▶ WHAT IS NEEDED: From the records below, pull each line that has "combinational".

▶ GIVEN ENTRIES:
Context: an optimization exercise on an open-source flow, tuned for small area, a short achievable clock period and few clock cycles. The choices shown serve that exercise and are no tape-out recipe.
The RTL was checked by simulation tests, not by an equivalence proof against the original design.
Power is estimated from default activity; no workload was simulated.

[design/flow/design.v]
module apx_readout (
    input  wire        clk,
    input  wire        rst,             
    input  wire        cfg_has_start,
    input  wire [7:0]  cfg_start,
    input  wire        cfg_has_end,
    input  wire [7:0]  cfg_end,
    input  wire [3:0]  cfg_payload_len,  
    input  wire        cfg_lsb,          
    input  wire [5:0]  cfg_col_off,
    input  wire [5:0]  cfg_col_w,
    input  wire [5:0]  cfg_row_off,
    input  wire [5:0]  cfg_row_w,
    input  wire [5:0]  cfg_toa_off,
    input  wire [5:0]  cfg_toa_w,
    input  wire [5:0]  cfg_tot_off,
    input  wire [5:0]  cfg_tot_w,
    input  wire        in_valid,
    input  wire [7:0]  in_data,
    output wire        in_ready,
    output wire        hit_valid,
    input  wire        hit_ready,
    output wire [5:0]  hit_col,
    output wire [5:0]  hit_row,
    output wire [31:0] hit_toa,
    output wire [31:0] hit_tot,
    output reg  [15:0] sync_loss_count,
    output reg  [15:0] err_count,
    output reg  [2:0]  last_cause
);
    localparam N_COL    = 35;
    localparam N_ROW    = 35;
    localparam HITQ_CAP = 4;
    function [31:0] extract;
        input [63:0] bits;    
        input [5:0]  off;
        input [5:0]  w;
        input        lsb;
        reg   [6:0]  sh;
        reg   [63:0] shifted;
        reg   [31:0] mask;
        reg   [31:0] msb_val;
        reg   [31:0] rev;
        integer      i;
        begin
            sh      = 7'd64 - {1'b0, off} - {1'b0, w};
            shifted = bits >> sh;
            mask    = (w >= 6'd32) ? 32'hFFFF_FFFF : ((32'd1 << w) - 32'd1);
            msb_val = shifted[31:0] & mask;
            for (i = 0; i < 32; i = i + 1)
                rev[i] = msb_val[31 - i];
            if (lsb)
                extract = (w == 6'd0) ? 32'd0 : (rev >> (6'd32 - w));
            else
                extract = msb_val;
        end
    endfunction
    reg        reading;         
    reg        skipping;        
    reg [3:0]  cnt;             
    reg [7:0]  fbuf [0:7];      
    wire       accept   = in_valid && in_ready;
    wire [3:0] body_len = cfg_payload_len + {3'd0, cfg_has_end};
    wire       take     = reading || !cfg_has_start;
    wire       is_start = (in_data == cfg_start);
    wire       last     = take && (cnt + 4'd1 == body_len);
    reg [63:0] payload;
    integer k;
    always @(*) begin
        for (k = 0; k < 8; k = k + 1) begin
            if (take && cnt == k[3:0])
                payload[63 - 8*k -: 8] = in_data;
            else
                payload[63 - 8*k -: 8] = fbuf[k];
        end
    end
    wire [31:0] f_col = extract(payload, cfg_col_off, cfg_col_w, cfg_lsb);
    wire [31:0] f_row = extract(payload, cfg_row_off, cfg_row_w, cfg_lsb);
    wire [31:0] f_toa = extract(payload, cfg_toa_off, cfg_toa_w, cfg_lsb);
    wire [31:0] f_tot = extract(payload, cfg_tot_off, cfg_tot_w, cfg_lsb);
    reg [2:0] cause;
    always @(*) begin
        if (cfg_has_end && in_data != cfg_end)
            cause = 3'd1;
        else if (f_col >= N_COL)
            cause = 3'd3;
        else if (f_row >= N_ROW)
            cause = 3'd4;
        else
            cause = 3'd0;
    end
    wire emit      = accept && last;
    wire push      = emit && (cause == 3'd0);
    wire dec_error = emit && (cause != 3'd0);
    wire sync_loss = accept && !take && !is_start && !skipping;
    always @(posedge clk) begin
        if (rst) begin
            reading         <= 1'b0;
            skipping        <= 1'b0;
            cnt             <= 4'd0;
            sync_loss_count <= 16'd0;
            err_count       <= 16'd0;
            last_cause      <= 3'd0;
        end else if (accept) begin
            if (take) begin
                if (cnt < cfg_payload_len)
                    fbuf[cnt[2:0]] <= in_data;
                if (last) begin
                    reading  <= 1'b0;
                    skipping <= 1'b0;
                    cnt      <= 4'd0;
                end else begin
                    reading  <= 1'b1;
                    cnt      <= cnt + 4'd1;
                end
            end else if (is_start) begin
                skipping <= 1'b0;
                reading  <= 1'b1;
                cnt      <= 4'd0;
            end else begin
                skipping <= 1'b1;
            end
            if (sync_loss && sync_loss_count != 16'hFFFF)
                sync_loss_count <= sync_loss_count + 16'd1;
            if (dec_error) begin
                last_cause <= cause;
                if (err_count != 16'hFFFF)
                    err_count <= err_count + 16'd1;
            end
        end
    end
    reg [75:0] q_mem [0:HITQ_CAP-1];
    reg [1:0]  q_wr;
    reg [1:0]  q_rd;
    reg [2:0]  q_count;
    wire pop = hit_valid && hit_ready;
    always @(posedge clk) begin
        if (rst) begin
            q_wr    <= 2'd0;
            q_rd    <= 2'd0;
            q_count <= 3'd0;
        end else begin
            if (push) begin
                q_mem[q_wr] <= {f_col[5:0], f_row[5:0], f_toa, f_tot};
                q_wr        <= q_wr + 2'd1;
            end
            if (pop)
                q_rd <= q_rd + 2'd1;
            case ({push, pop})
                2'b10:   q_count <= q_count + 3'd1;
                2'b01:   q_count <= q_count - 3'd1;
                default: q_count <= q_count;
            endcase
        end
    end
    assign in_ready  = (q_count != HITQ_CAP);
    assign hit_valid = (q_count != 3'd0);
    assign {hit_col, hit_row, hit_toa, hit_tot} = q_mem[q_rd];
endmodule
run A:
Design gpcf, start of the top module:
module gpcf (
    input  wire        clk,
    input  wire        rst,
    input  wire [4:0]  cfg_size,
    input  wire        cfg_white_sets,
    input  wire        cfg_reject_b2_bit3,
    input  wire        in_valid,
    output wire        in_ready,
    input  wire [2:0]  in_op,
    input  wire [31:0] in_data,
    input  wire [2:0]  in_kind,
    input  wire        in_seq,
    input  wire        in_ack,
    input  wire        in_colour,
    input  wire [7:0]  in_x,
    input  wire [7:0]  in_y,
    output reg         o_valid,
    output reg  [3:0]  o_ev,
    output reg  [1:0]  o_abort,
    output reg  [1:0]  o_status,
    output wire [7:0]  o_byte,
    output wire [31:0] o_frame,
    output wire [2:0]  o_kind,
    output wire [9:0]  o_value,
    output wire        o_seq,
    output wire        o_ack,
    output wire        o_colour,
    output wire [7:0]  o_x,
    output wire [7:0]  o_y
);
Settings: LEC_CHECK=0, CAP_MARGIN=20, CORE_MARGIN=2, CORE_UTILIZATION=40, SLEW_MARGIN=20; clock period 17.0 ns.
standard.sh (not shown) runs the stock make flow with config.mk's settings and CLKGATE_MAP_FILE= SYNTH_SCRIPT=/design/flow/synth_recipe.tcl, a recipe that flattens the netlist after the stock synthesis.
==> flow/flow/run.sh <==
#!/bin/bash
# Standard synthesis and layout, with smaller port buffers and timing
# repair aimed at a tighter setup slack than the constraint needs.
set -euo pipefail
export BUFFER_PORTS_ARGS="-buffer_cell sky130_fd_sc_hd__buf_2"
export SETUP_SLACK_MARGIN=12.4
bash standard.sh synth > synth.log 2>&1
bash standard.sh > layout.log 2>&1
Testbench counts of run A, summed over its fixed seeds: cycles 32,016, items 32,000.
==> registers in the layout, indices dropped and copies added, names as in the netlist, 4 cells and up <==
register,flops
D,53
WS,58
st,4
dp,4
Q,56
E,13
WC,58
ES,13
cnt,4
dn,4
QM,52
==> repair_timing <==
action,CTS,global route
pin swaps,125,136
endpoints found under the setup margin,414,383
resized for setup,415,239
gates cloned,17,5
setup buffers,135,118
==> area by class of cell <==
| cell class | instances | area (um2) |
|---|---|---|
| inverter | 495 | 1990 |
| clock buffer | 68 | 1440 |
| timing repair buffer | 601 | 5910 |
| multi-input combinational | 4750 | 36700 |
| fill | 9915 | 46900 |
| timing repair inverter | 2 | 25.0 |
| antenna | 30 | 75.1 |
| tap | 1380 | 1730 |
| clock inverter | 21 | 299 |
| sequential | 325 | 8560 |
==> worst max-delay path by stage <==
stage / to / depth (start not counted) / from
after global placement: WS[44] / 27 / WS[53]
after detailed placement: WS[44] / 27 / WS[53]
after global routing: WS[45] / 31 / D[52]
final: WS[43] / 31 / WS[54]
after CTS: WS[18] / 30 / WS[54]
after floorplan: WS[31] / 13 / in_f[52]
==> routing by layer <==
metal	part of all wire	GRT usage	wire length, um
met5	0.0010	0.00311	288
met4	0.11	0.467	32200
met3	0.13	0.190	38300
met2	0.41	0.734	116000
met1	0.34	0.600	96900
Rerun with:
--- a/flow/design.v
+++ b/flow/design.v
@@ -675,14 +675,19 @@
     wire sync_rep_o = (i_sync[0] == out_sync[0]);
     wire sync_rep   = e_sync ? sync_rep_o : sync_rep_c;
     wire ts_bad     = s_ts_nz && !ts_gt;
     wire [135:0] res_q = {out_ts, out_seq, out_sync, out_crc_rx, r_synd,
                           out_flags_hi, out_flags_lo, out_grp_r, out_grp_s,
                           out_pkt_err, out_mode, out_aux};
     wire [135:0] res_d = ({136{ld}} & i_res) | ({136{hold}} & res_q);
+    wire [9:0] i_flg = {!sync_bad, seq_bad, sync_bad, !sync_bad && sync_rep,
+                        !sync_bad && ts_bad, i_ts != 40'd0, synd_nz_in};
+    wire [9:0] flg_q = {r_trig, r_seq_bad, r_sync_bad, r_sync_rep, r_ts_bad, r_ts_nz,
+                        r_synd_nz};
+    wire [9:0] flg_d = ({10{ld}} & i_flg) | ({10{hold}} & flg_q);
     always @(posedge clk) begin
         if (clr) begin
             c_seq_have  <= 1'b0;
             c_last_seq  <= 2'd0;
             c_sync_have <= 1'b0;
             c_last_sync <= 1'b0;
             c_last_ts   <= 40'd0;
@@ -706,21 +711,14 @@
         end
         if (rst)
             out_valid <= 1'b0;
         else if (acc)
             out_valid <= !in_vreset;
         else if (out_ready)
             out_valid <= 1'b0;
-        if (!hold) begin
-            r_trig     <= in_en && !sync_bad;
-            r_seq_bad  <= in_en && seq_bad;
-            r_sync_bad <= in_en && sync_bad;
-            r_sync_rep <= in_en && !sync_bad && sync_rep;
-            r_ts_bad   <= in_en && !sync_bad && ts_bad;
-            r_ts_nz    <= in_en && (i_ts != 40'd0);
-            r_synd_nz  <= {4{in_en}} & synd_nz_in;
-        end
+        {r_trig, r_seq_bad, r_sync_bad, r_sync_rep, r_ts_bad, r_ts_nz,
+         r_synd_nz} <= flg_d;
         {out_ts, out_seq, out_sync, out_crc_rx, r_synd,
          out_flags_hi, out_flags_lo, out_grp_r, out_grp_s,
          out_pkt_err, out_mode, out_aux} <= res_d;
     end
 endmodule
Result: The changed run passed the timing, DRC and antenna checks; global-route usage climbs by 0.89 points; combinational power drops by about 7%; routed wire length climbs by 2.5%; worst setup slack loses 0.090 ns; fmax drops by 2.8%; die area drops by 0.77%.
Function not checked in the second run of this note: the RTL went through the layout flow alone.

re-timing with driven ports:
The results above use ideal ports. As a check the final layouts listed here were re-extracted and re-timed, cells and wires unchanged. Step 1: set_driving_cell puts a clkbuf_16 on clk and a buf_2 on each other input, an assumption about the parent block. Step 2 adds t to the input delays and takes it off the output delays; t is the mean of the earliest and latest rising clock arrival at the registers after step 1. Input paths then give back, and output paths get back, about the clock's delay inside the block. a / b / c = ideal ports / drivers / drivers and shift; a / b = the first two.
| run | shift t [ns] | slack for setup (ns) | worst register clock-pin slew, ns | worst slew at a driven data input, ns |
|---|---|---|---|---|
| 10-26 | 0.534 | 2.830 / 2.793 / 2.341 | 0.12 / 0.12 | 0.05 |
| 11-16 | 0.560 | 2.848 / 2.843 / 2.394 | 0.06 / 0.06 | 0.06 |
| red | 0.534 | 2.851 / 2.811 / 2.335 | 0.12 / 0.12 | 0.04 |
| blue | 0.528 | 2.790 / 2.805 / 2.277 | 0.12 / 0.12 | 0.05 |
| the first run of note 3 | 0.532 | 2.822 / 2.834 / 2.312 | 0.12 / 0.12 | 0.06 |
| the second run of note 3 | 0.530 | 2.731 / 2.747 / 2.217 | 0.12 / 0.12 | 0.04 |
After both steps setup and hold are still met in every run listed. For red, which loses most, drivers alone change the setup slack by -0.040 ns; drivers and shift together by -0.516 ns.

▶ SOLUTION TO THE PROBLEM:
| multi-input combinational | 4750 | 36700 |
Result: The changed run passed the timing, DRC and antenna checks; global-route usage climbs by 0.89 points; combinational power drops by about 7%; routed wire length climbs by 2.5%; worst setup slack loses 0.090 ns; fmax drops by 2.8%; die area drops by 0.77%.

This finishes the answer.